I am looking kinda pissed in this picture because Yves and I had hurried up to escape the many other parties, some of whom were quite rude and aggressive. I’m parked here by a waterfall, seeking shelter from the ice raining down from the other parties above us. (Photo: Yves Durieux)


I included this picture to show how many other people there were, and how at one point it was a rope shit-show (Photo: Yves Durieux)

Fortunately, the crowds cleared significantly after the first pitch or so.

It is too bad the website is now defunct

It is too bad the website is now defunct (Photo: Yves Durieux)

I was pretty psyched to place my first ice-screws in Europe!

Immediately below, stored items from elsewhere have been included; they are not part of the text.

<file path="config.mk">
export PLATFORM = sky130hd
export DESIGN_NAME = multi_drive_resolver
export DESIGN_NICKNAME = d
export VERILOG_FILES = /design/src/rtl/multi_drive_resolver.sv
export SDC_FILE = /design/constraint.sdc
export NUM_CORES = 1
export LEC_CHECK = 0
export BUFFER_PORTS_ARGS = -buffer_cell sky130_fd_sc_hd__buf_2
export CORE_ASPECT_RATIO = 0.75
export CORE_UTILIZATION = 35
export CTS_BUF_LIST = sky130_fd_sc_hd__clkbuf_8
export DETAILED_ROUTE_END_ITERATION = 8
export MAX_ROUTING_LAYER = met4
export PLACE_DENSITY = 0.68
export SKIP_LAST_GASP = 1
export SYNTH_ARGS = -nofsm -noshare
export SYNTH_HDL_FRONTEND = slang
export SYNTH_SLANG_ARGS = --single-unit
export TNS_END_PERCENT = 30
</file>
<file path="constraint.sdc">
create_clock -name clk -period 2.95 [get_ports clk]
set_input_delay 0.1475 -clock clk [delete_from_list [all_inputs] [get_ports clk]]
set_output_delay 0.1475 -clock clk [all_outputs]
set_load 0.1 [all_outputs]
</file>
<file path="src/rtl/multi_drive_resolver.sv">
// multi_drive_resolver: per-bit resolution of N tri-state drivers into data/z/x masks, buffered in a 2-entry FIFO
// Ports: clk, rst (async, active-high); in_valid/in_ready with drv_data/drv_en/mode (driver set);
//        out_valid/out_ready with res_data/res_zmask/res_xmask (resolved word);
//        conflict_cnt/err_sticky (strict-mode conflict statistics), clr_err (sync clear).
module multi_drive_resolver #(
    parameter int W = 12,
    parameter int N = 4
) (
    input  logic               clk,
    input  logic               rst,
    input  logic               in_valid,
    output logic               in_ready,
    input  logic [N-1:0][W-1:0] drv_data,
    input  logic [N-1:0][W-1:0] drv_en,
    input  logic [1:0]         mode,
    output logic               out_valid,
    input  logic               out_ready,
    output logic [W-1:0]       res_data,
    output logic [W-1:0]       res_zmask,
    output logic [W-1:0]       res_xmask,
    output logic [7:0]         conflict_cnt,
    output logic               err_sticky,
    input  logic               clr_err
);
    // one_v: some enabled driver drives 1; zero_v: some enabled driver drives 0
    logic [W-1:0] one_v, zero_v, any_v, d_v, x_v;
    logic [3*W-1:0] mem [2];
    logic [1:0] occ;
    logic wp, rp, push, pop;
    always_comb begin
        one_v  = '0;
        zero_v = '0;
        for (int i = 0; i < N; i++) begin
            one_v  = one_v | (drv_en[i] & drv_data[i]);
            zero_v = zero_v | (drv_en[i] & ~drv_data[i]);
        end
        any_v = one_v | zero_v;
        d_v   = mode == 2'd1 ? one_v : mode == 2'd2 ? (any_v & ~zero_v) : (one_v & ~zero_v);
        x_v   = (mode == 2'd1 || mode == 2'd2) ? '0 : (one_v & zero_v);
    end
    assign in_ready  = !rst && !occ[1];
    assign out_valid = occ != 2'd0;
    assign push      = in_valid && in_ready;
    assign pop       = out_valid && out_ready;
    assign {res_data, res_zmask, res_xmask} = out_valid ? mem[rp] : '0;
    always_ff @(posedge clk) begin
        if (push) mem[wp] <= {d_v, ~any_v, x_v};
    end
    always_ff @(posedge clk or posedge rst) begin
        if (rst) begin
            occ          <= '0;
            wp           <= 1'b0;
            rp           <= 1'b0;
            conflict_cnt <= '0;
            err_sticky   <= 1'b0;
        end else begin
            occ <= occ + {1'b0, push} - {1'b0, pop};
            if (push) wp <= ~wp;
            if (pop) rp <= ~rp;
            // a clear coinciding with a conflicting word clears first, then counts it
            if (push && |x_v) begin
                conflict_cnt <= clr_err ? 8'd1 : conflict_cnt == 8'hFF ? conflict_cnt : conflict_cnt + 8'd1;
                err_sticky   <= 1'b1;
            end else if (clr_err) begin
                conflict_cnt <= '0;
                err_sticky   <= 1'b0;
            end
        end
    end
endmodule
</file>
# ---- Yosys cells after proc, flatten, opt, wreduce, memory -nomap -nowiden
# Memories as Yosys holds them, arrays and structs flattened.
# Cells that the tools add are included.
dict set report word_totals {
  register_bits 13
  latch_bits 0
  ramBits 72
  rom_bits 0
  in_bits 103
  output_inout_bits 47
  elab_cells 62
  n_memories 1
}
# name words word_bits rd rd_ports_with_merged_regs write_ports line
set mem_list {}
lappend mem_list {mem 2 36 1 0 1 27} ;# logic [3*W-1:0] mem [2];
dict set report classes {
  n_addsub 3
  n_mul 0
  div 0
  order_cmp 0
  eq_ne 4
  n_shift 0
  n_mux 12
  bitwise 26
  n_reduce_logical 11
}
# op count
set ops {}
lappend ops {{AND 12 bit} 11}
lappend ops {{OR 12 bit} 7}
lappend ops {{NOT 12 bit} 6}
lappend ops {{two-way mux 12 bit} 3}
lappend ops {{two-way mux 36 bit} 1}
lappend ops {{two-way mux 8 bit} 4}
lappend ops {{OR reduction 12 bit} 1}
lappend ops {{adder 8 x 1 -> 8 bit, second input constant} 1}
lappend ops {{equality test 8 bit, second input constant} 1}
lappend ops {{logical AND 1 bit} 4}
lappend ops {{two-way mux 1 bit} 4}
lappend ops {{nonzero test 2 bit} 2}
lappend ops {{adder 2 x 1 -> 2 bit} 1}
lappend ops {{equality test 2 x 1 -> 1 bit, second input constant} 1}
lappend ops {{equality test 2 bit, second input constant} 1}
lappend ops {{logical NOT 1 bit} 2}
lappend ops {{inequality test 2 bit, second input constant} 1}
lappend ops {{NOT 1 bit} 2}
lappend ops {{AND reduction 2 bit} 1}
lappend ops {{subtractor 2 x 1 -> 2 bit} 1}
lappend ops {{logical OR 1 bit} 1}

# ---- Longest topological paths before layout
# Gate-level depths: netlist (run 1).
dict set report logic_depth {
  depth_word 11
  mapped_depth 8
}

# ---- Worst setup path before layout (run 1)
# Ideal clock, no wire load.
dict set report synth_timing {
  path_type {flip-flop to flip-flop}
  from {register occ[1]}
  to {memory mem[0][0] in the netlist's numbering (enable)}
  setup_time_ns 0.429
  arrival_ns 3.707
  required_ns 2.521
  path_slack_ns -1.186
  path_stages_with_launch 5
  path_cell_list {dfrtp_1 nor2_1 and2_2 inv_1 nor2_1}
}
dict set report synth_between {
  elab_chain_cells 5
}
# item line
set synth_lines {}
lappend synth_lines {{start, declared} 28} ;# logic [1:0] occ;
lappend synth_lines {{start signal, assigned} 57} ;# occ <= occ + {1'b0, push} - {1'b0, pop};
lappend synth_lines {{logical NOT 1 bit} 41} ;# assign in_ready = !rst && !occ[1];
lappend synth_lines {{logical AND 1 bit} 41}
lappend synth_lines {{via in_ready} 12} ;# output logic in_ready,
lappend synth_lines {{logical AND 1 bit} 43} ;# assign push = in_valid && in_ready;
lappend synth_lines {{two-way mux 1 bit} 47} ;# if (push) mem[wp] <= {d_v, ~any_v, x_v};
lappend synth_lines {{two-way mux 1 bit (not written as such)} 47}
lappend synth_lines {{end, declared} 27}
# The timed path passes the listed nets, and every way through them passes these cells.

# ---- Worst setup path in the final report (run 1)
dict set report layout_timing {
  from {input mode[0]}
  to {register conflict_cnt[0]}
}
dict set report layout_between {
  elab_chain_cells 7
}
# item line
set layout_lines {}
lappend layout_lines {{start, declared} 15} ;# input logic [1:0] mode,
lappend layout_lines {{equality test 2 x 1 -> 1 bit / equality test 2 bit (equally long branches)} 39} ;# x_v = (mode == 2'd1 || mode == 2'd2) ? '0 : (one_v & zero_v);
lappend layout_lines {{logical OR 1 bit *} 39}
lappend layout_lines {{two-way mux 12 bit *} 39}
lappend layout_lines {{via x_v[8]} 26} ;# logic [W-1:0] one_v, zero_v, any_v, d_v, x_v;
lappend layout_lines {{OR reduction 12 bit *} 61} ;# if (push && |x_v) begin
lappend layout_lines {{logical AND 1 bit *} 61}
lappend layout_lines {{nonzero test 2 bit (no source line)} --}
lappend layout_lines {{AND reduction 2 bit (no source line)} --}
lappend layout_lines {{end signal, assigned} 62} ;# conflict_cnt <= clr_err ? 8'd1 : conflict_cnt == 8'hFF ? conflict_cnt : conflict_cnt + 8'd1;
lappend layout_lines {{end, declared} 21} ;# output logic [7:0] conflict_cnt,
# The timed path passes the listed nets; every way through them passes the cells marked *.
# A chain may end at the register's enable or synchronous reset.

==> results of run 1 <==
==> worst max-delay path: cells and delay by family <==
kind | cells | cell delay (ns)
adders and majority gates | 1 | 0.43
buffers and inverters | 2 | 0.13
AOI/OAI and AO/OA | 2 | 0.87
and+or+nand+nor | 3 | 0.84
==> what timing repair did <==
item	CTS	global route
hold buffers	1	0
endpoints found under the hold margin	13	0
buffers inserted	0	0
==> kinds of logic (layout without fill, tap and decap cells) <==
| group | after synthesis | count (layout) |
|---|---|---|
| multiplexers | 36 | 36 |
| adder cells (fa/ha/maj) | 5 | 5 |
| buffers and inverters | 28 | 188 |
| XOR/XNOR | 4 | 4 |
| AND/OR/NAND/NOR | 144 | 144 |
| flip-flops | 85 | 85 |
| AO/OA/AOI/OAI | 82 | 82 |
==> Yosys cell counts, types with 2 or more instances <==
library cell,n
nor3_1,2
nand2b_1,39
inv_1,16
a21oi_1,26
buf_1,3
xnor2_1,3
nor2b_1,4
and3_1,8
and2_1,2
nor4_1,6
a22oi_1,16
o31ai_1,4
dfrtp_1,13
o2111ai_1,7
a222oi_1,6
nand2_1,13
o41ai_1,2
and3_2,2
clkbuf_1,6
nand3_1,10
a31oi_1,5
mux2i_1,36
or4_2,4
edfxtp_1,72
ha_1,5
a21boi_0,7
nor3b_1,2
nor2_1,45
==> final timing paths <==
path / from / to / depth (start not counted)
min in group asynchronous: rst / conflict_cnt[4] / 3
worst min register to register: err_sticky / err_sticky / 1
worst max-delay path: mode[0] / conflict_cnt[0] / 8
worst max register to register: conflict_cnt[2] / conflict_cnt[4] / 5
worst min-delay path: clr_err / conflict_cnt[5] / 2
max in group asynchronous: rst / rp / 3
==> sequential cells by signal (all words and copies together), names as in the netlist <==
name,count
mem,72
conflict_cnt,8
occ,2
err_sticky,1
rp,1
wp,1
==> stage by stage <==
stage	total power [mW]	utilization, %
floorplan	4.29	-
global placement	4.86	44.0
detailed placement	4.89	44.0
CTS	5.71	45.7
global route	5.89	45.7
finish	5.66	45.7
==> power by group through the flow <==
stage          Clock (mW)  Sequential, mW  Combinational [mW]
6_report            0.819            1.56                3.28
5_1_grt             0.878            1.58                3.43
4_1_cts             0.838            1.56                3.31
3_5_place_dp            0            1.59                3.30
3_3_place_gp            0            1.58                3.28
2_1_floorplan           0            1.58                2.71
==> layer usage <==
metal	GRT usage, %	wire length (µm)	up-vias	share of wire [%]
met1	21.0	4950	1742	47
met4	4.38	54	0	0.51
met3	4.08	582	4	5.5
li1	-	-	1776	-
met5	-	0	-	0
met2	27.6	5010	123	47
==> cell type report <==
class	instances	area (µm²)	area share (%)
clock buffers	9	124	2.20
clock inverters	7	73.8	1.31
inverters	16	60.1	1.07
repair buffers	156	813	14.5
well taps	166	208	3.69
multi-input cells	271	1850	33.0
flip-flops and latches	85	2490	44.3
==> placed cells by master (no fill, tap or decap), types with 3 or more instances in the layout <==
cell        count
o2111ai_1       7
nor4_1          6
ha_1            5
clkbuf_8        9
clkinvlp_4      3
buf_2         149
o31ai_1         4
and3_2          3
a22oi_1        16
nand2_1        13
a222oi_1        6
buf_4           5
nor2_1         42
or4_2           4
nand2b_1       39
a21oi_1        26
mux2i_1        36
edfxtp_1       72
nor2b_1         4
a21boi_0        7
dfrtp_1        12
a31oi_1         5
xnor2_1         3
inv_1          17
nand3_1        10
and3_1          7
==> flow_metrics.tcl, run 1 <==
set metrics [dict create \
    grt_pass1_vias 3493 \
    global_route.usage.total_pct 16.8 \
    yosysUniqueCellTypes 48 \
    worst_slew_pin_slew_ns 0.630 \
    drive_gt1_share_pct 34.6 \
    antenna_found_initial 0 \
    synth_area_um2 4440 \
    p_clk_share_pct 14.5 \
    r2r_slack_ns 0.89 \
    crit_required_ns 3.17 \
    initial_utilization_pct 36.1 \
    cts_tree "done" \
    dr.pass1.iters 4 \
    hold_viol_final 0 \
    rsz0062_at_grt "false" \
    fin_hold_ws_ns 0.0878 \
    drtIter0Drc 241 \
    ant_nets 0 \
    avgViaCountPerCell 5.13 \
    synthMuxAreaShare_pct 8.11 \
    power_frac_seq_pct 27.6 \
    critPathLaunchType "input pin" \
    dp.cells 693 \
    synthSimpleGateAreaFrac_pct 17.4 \
    status "complete, no violations" \
    die_h_um 99.5 \
    skew_ns 0.0110 \
    synth_fa_ha_area_share_pct 1.41 \
    netlist_instances 384 \
    critical_path.max_stage_delay_ns 0.60 \
    crit_path_max_fanout 14 \
    ys_seq_area_share_pct 56.0 \
    fmax_mhz 454 \
    dieArea_um2 13100 \
    relSlewSlack_pct 58.0 \
    crit_type "in -> reg" \
    powerDensity_nw_per_um2 1010 \
    synth-xor-area-share_pct 0.789 \
    hpwl_um 7840 \
    root_buffer "clkbuf_8" \
    synth_top_family_by_area "simple AND/OR/NAND/NOR gates" \
    finalSetupTns_ns 0 \
    num_io_pins 150 \
    post-route-period-util_pct 74.6 \
    area.growth.synth_to_final_pct 26.6 \
    synth_nets 492 \
    cp-end-kind "flip-flop" \
    cts_buffers 9 \
    drc 0 \
    core_area_um2 12300 \
    vias 3645 \
    grt_pass1_wl_um 16800 \
    post_cts_resized 0 \
    grt_max_degree 37 \
    antenna_cells 0 \
    maxSlewViolCount 0 \
    path_clk_slew_ns 0.09 \
    dp_slack_ns 0.406 \
    internal_power_mw 2.46 \
    fin_crit_ns 2.20 \
    routed_wl_um 10600 \
    htreeDepth 3 \
    gp_congestion 0.793 \
    fillerInstances 1180 \
    syn-mean-instance-area_um2 11.6 \
    synth_edf_count 72 \
    ys_seq_elements 85 \
    netSwitchingFraction_pct 56.6 \
    row_count 35 \
    place_area_um2 5410 \
    synthArstFlopShare_pct 15.3 \
    switchingPower_mw 3.20 \
    cts_buffer_depth 2 \
    drt-wirelength-per-cell_um 14.9 \
    cts_sinks 85 \
    yosys_warnings 0 \
    maxCapViolations 0 \
    ir_worst_vdd_uv 680 \
    synth_compound_area_share_pct 13.6 \
    clock_latency_ns 0.34 \
    cpMaxStageDelayCell "o311ai_4" \
    fin_cells 710 \
    p_comb_share_pct 58.0 \
    ys.flop_type "edfxtp_1" \
    min_path_type "in -> reg" \
    path_cells "buf_2, inv_1, ha_1, and3_4, or4_4, o311ai_4, nor3_2, a221o_1" \
    fin_ws_ns 0.748 \
    cp.arrival_ns 2.42 \
    io_buffer_count 149 \
    final_cell_area_um2 5620 \
    yosysTopAreaCellShare_pct 48.7 \
    overflow 0 \
    synth_area_leaders "edfxtp_1, mux2i_1, dfrtp_1, nand2b_1, nor2_1" \
    setup_violations 0 \
    leakage_nw 2.41 \
    fp.dieW_um 132 \
    layout.nets 647 \
    yosysTopAreaCell "edfxtp_1" \
]
No activity file was read; power rests on OpenSTA's default activity.
==> run 2, diff against run 1 <==
--- a/config.mk
+++ b/config.mk
@@ -11,7 +11,7 @@
 export CTS_BUF_LIST = sky130_fd_sc_hd__clkbuf_8
 export DETAILED_ROUTE_END_ITERATION = 8
 export MAX_ROUTING_LAYER = met4
-export PLACE_DENSITY = 0.68
+export PLACE_DENSITY = 0.7
 export SKIP_LAST_GASP = 1
 export SYNTH_ARGS = -nofsm -noshare
 export SYNTH_HDL_FRONTEND = slang
==> constraint.sdc (replaced) <==
create_clock -name clk -period 2 [get_ports clk]
set_input_delay 0.1 -clock clk [delete_from_list [all_inputs] [get_ports clk]]
set_output_delay 0.1 -clock clk [all_outputs]
set_load 0.1 [all_outputs]
==> flow_metrics.tcl, run 2 (synthesis gave the netlist of run 1 again) <==
set metrics [dict create \
    largest_register_ffs 72 \
    drc 0 \
    status "complete, no violations" \
    holdPathStages 2 \
    layout_commonest_cell "buf_2" \
    cpLargestDelayFamily "simple AND/OR/NAND/NOR gates" \
    root_buffer "clkbuf_8" \
    fmax_mhz 508 \
    rsz0062_at_grt "true" \
    setup_violations 0 \
    routed_wl_um 11200 \
    gp_congestion 0.802 \
    antenna_cells 0 \
    drive_gt1_share_pct 47.4 \
    vias 3835 \
    drtIter0Drc 315 \
    finalSetupTns_ns 0 \
    grt_pass1_vias 3833 \
    cp-end-kind "flip-flop" \
    cp_num_buf_inv 2 \
    area.growth.synth_to_final_pct 39.3 \
    fp.dieW_um 132 \
    initial_utilization_pct 36.1 \
    grt_pass1_wl_um 18200 \
    path_clk_slew_ns 0.09 \
    min_path_type "in -> reg" \
    cts_sinks 85 \
    timing.rr.start "occ[1]" \
    clock_latency_ns 0.35 \
    core_area_um2 12300 \
    hp-start "clr_err" \
    die_h_um 99.5 \
    io_buffer_count 149 \
    dr.pass1.iters 7 \
    startpoint "occ[1]" \
    hpwl_um 8160 \
    holdPathEnd "conflict_cnt[3]" \
    avgViaCountPerCell 5.08 \
    maxSlewViolCount 0 \
    skew_ns 0.0109 \
    leakage_nw 2.66 \
    largestRegisters "mem (72), conflict_cnt (8), occ (2)" \
    layout.nets 692 \
    r2r_cells 7 \
    utilization_pct 50.2 \
    critPathLaunchType "flip-flop" \
    relSlewSlack_pct 64.9 \
    num_io_pins 150 \
    p_total_mw 8.85 \
    antenna_found_initial 0 \
    crit_path_max_fanout 6 \
    worst_slew_pin_slew_ns 0.526 \
    r2r_end "conflict_cnt[7]" \
    cts_tree "done" \
    place_area_um2 5860 \
    drt-wirelength-per-cell_um 14.8 \
    ir_worst_vdd_uv 975 \
    post-route-period-util_pct 98.4 \
    mostFrequentLayoutCells "buf_2, edfxtp_1, buf_4" \
    final_cell_area_um2 6180 \
    dieArea_um2 13100 \
    overflow 0 \
    fin_crit_ns 1.97 \
    cp.arrival_ns 2.26 \
    row_count 35 \
    r2r_slack_ns 0.03 \
    maxCapViolations 0 \
    ant_nets 0 \
    critical_path.max_stage_delay_ns 0.60 \
    hold_viol_final 0 \
    fin_hold_ws_ns 0.0124 \
    cpMaxStageDelayCell "or4_2" \
    cts_buffer_depth 2 \
    crit_type "reg -> reg" \
    grt_max_degree 38 \
    path_cells "nor2_4, and2_4, o311ai_4, buf_4, clkbuf_16, or4_2, a21oi_1" \
    cts_buffers 9 \
    crit_required_ns 2.29 \
    global_route.usage.total_pct 17.9 \
    regMostFlops "mem" \
    powerDensity_nw_per_um2 1430 \
    htreeDepth 3 \
]
run 2: cell types whose count changed in the layout (fill, tap and decap cells not counted), sizes merged:
cell    previous run  this run
inv               19        18
buf              155       199
bufinv             1         2
clkbuf             9        10
run 2: timing repair:
action | in CTS | in global routing
pin swaps | 0 | 10
hold buffers | 1 | 0
hold endpoints to repair | 13 | 0
setup buffers | 0 | 5
gates cloned | 0 | 1
setup endpoints to repair | 18 | 8
resized for setup | 1 | 5
run 2: per-layer routing:
metal / GRT usage (%) / vias up / routed length (µm)
met1: 21.7 / 1813 / 4940
met3: 4.49 / 12 / 748
met2: 29.5 / 144 / 5360
met5: - / - / 0
met4: 5.46 / 0 / 125
li1: - / 1866 / -
run 2: per-stage QoR:
stage	setup slack (ns)	cells
5_1_grt	-0.0274	755
4_1_cts	-0.0122	749
6_report	0.0310	755
2_1_floorplan	-0.247	384
3_5_place_dp	-0.398	732
3_3_place_gp	-0.374	732
run 2: where the power goes:
group / internal [mW] / switching [mW] / leakage [nW]
clock network: 0.721 / 0.655 / 0.108
logic: 1.07 / 4.13 / 1.72
registers: 2.17 / 0.0995 / 0.823
run 2: area by class of cell:
type	count	area, µm²
flip-flops and latches	85	2500
clock buffers	9	124
repair buffers	201	1210
fillers	1112	6120
inverters	16	66.3
clock inverters	7	104
well taps	166	208
multi-input cells	271	1970
run 2: worst max-delay path by stage:
stage / to / cells past startpoint / slack (ns)
final: conflict_cnt[7] / 7 / 0.03
after global routing: conflict_cnt[5] / 7 / -0.03
after detailed placement: conflict_cnt[0] / 9 / -0.40
after global placement: conflict_cnt[0] / 9 / -0.37
after floorplan: res_data[1] / 4 / -0.25
after CTS: conflict_cnt[0] / 9 / -0.01
==> run 3, diff against run 2 <==
--- a/config.mk
+++ b/config.mk
@@ -6,12 +6,13 @@
 export NUM_CORES = 1
 export LEC_CHECK = 0
 export BUFFER_PORTS_ARGS = -buffer_cell sky130_fd_sc_hd__buf_2
+export CAP_MARGIN = 10
 export CORE_ASPECT_RATIO = 0.75
-export CORE_UTILIZATION = 35
+export CORE_UTILIZATION = 47
 export CTS_BUF_LIST = sky130_fd_sc_hd__clkbuf_8
 export DETAILED_ROUTE_END_ITERATION = 8
 export MAX_ROUTING_LAYER = met4
-export PLACE_DENSITY = 0.7
+export PLACE_DENSITY = 0.87
 export SKIP_LAST_GASP = 1
 export SYNTH_ARGS = -nofsm -noshare
 export SYNTH_HDL_FRONTEND = slang
==> flow_metrics.tcl, run 3 (synthesis gave the netlist of run 1 again) <==
set metrics [dict create \
    dr.pass1.iters 6 \
    grt_pass1_vias 3768 \
    avgViaCountPerCell 5.51 \
    ir_worst_vdd_uv 808 \
    drc 0 \
    timing.rr.start "conflict_cnt[3]" \
    hold_viol_final 0 \
    hpwl_um 8250 \
    rsz0062_at_grt "true" \
    fmax_mhz 512 \
    powerDensity_nw_per_um2 1430 \
    overflow 0 \
    core_area_um2 9120 \
    finalSetupTns_ns 0 \
    row_count 30 \
    fin_crit_ns 1.95 \
    min_path_type "in -> reg" \
    drtIter0Drc 292 \
    startpoint "drv_en[5]" \
    crit_type "in -> reg" \
    p_comb_share_pct 60.1 \
    global_route.usage.total_pct 23.4 \
    post-route-period-util_pct 97.7 \
    io_buffer_count 149 \
    layout.nets 683 \
    largest_register_ffs 72 \
    p_clk_share_pct 12.8 \
    maxCapViolations 0 \
    drt-wirelength-per-cell_um 15.2 \
    cts_sinks 85 \
    regMostFlops "mem" \
    initial_utilization_pct 48.7 \
    grt_pass1_wl_um 17300 \
    netSwitchingFraction_pct 56.7 \
    worst_slew_pin_slew_ns 0.510 \
    antenna_cells 0 \
    setup_violations 0 \
    maxSlewViolCount 0 \
    cts_buffer_depth 2 \
    fin_ws_ns 0.0463 \
    leakage_nw 2.59 \
    hp-start "clr_err" \
    skew_ns 0.00827 \
    gp_congestion 0.766 \
    crit_path_max_fanout 3 \
    grt_max_degree 37 \
    mostFrequentLayoutCells "buf_2, edfxtp_1, nand2b_1" \
    ant_nets 0 \
    largestRegisters "mem (72), conflict_cnt (8), occ (2)" \
    cts_tree "done" \
    routed_wl_um 10800 \
    critPathLaunchType "input pin" \
    htreeDepth 3 \
    clock_latency_ns 0.35 \
    switchingPower_mw 4.86 \
    antenna_found_initial 0 \
    layout_commonest_cell "buf_2" \
    cp-end-kind "flip-flop" \
    cts_buffers 9 \
    die_h_um 86.2 \
    relSlewSlack_pct 66.0 \
    num_io_pins 150 \
    vias 3902 \
    status "complete, no violations" \
    dp_slack_ns -0.344 \
    root_buffer "clkbuf_8" \
    power_frac_seq_pct 27.1 \
    fillerInstances 689 \
    path_clk_slew_ns 0.09 \
    dieArea_um2 9840 \
    area.growth.synth_to_final_pct 35.2 \
    drive_gt1_share_pct 46.2 \
    crit_required_ns 2.23 \
    internal_power_mw 3.71 \
    fp.dieW_um 114 \
    fin_hold_ws_ns 0.0303 \
    cp.arrival_ns 2.18 \
]
## run 3: changes by cell type in the layout (fill, tap and decap cells not counted), sizes merged
cell,change
clkinv,+4
bufinv,-2
buf,-8
clkinvlp,-2
clkbuf,-1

Getting ready to lead (Photo: Yves Durieux)


(Photo: Yves Durieux)


My happy place (Photo: Yves Durieux)


(Photo: Yves Durieux)

One really cool aspect of this route was that instead of just going straight up, you need to skirt around picturesque pools of water, snowy ledges etc. to move between some pitches.


Moving around little ponds


Yves humping the ropes around


Looking at the final pitch

I feel very lucky to have been able to experience such a place, with a great partner. The snow and clouds made the drive back through Gran Paradiso very atmospheric.


Clearing clouds


Beautiful Gran Paradiso

I hope it is not too long before I see you again, Cogne!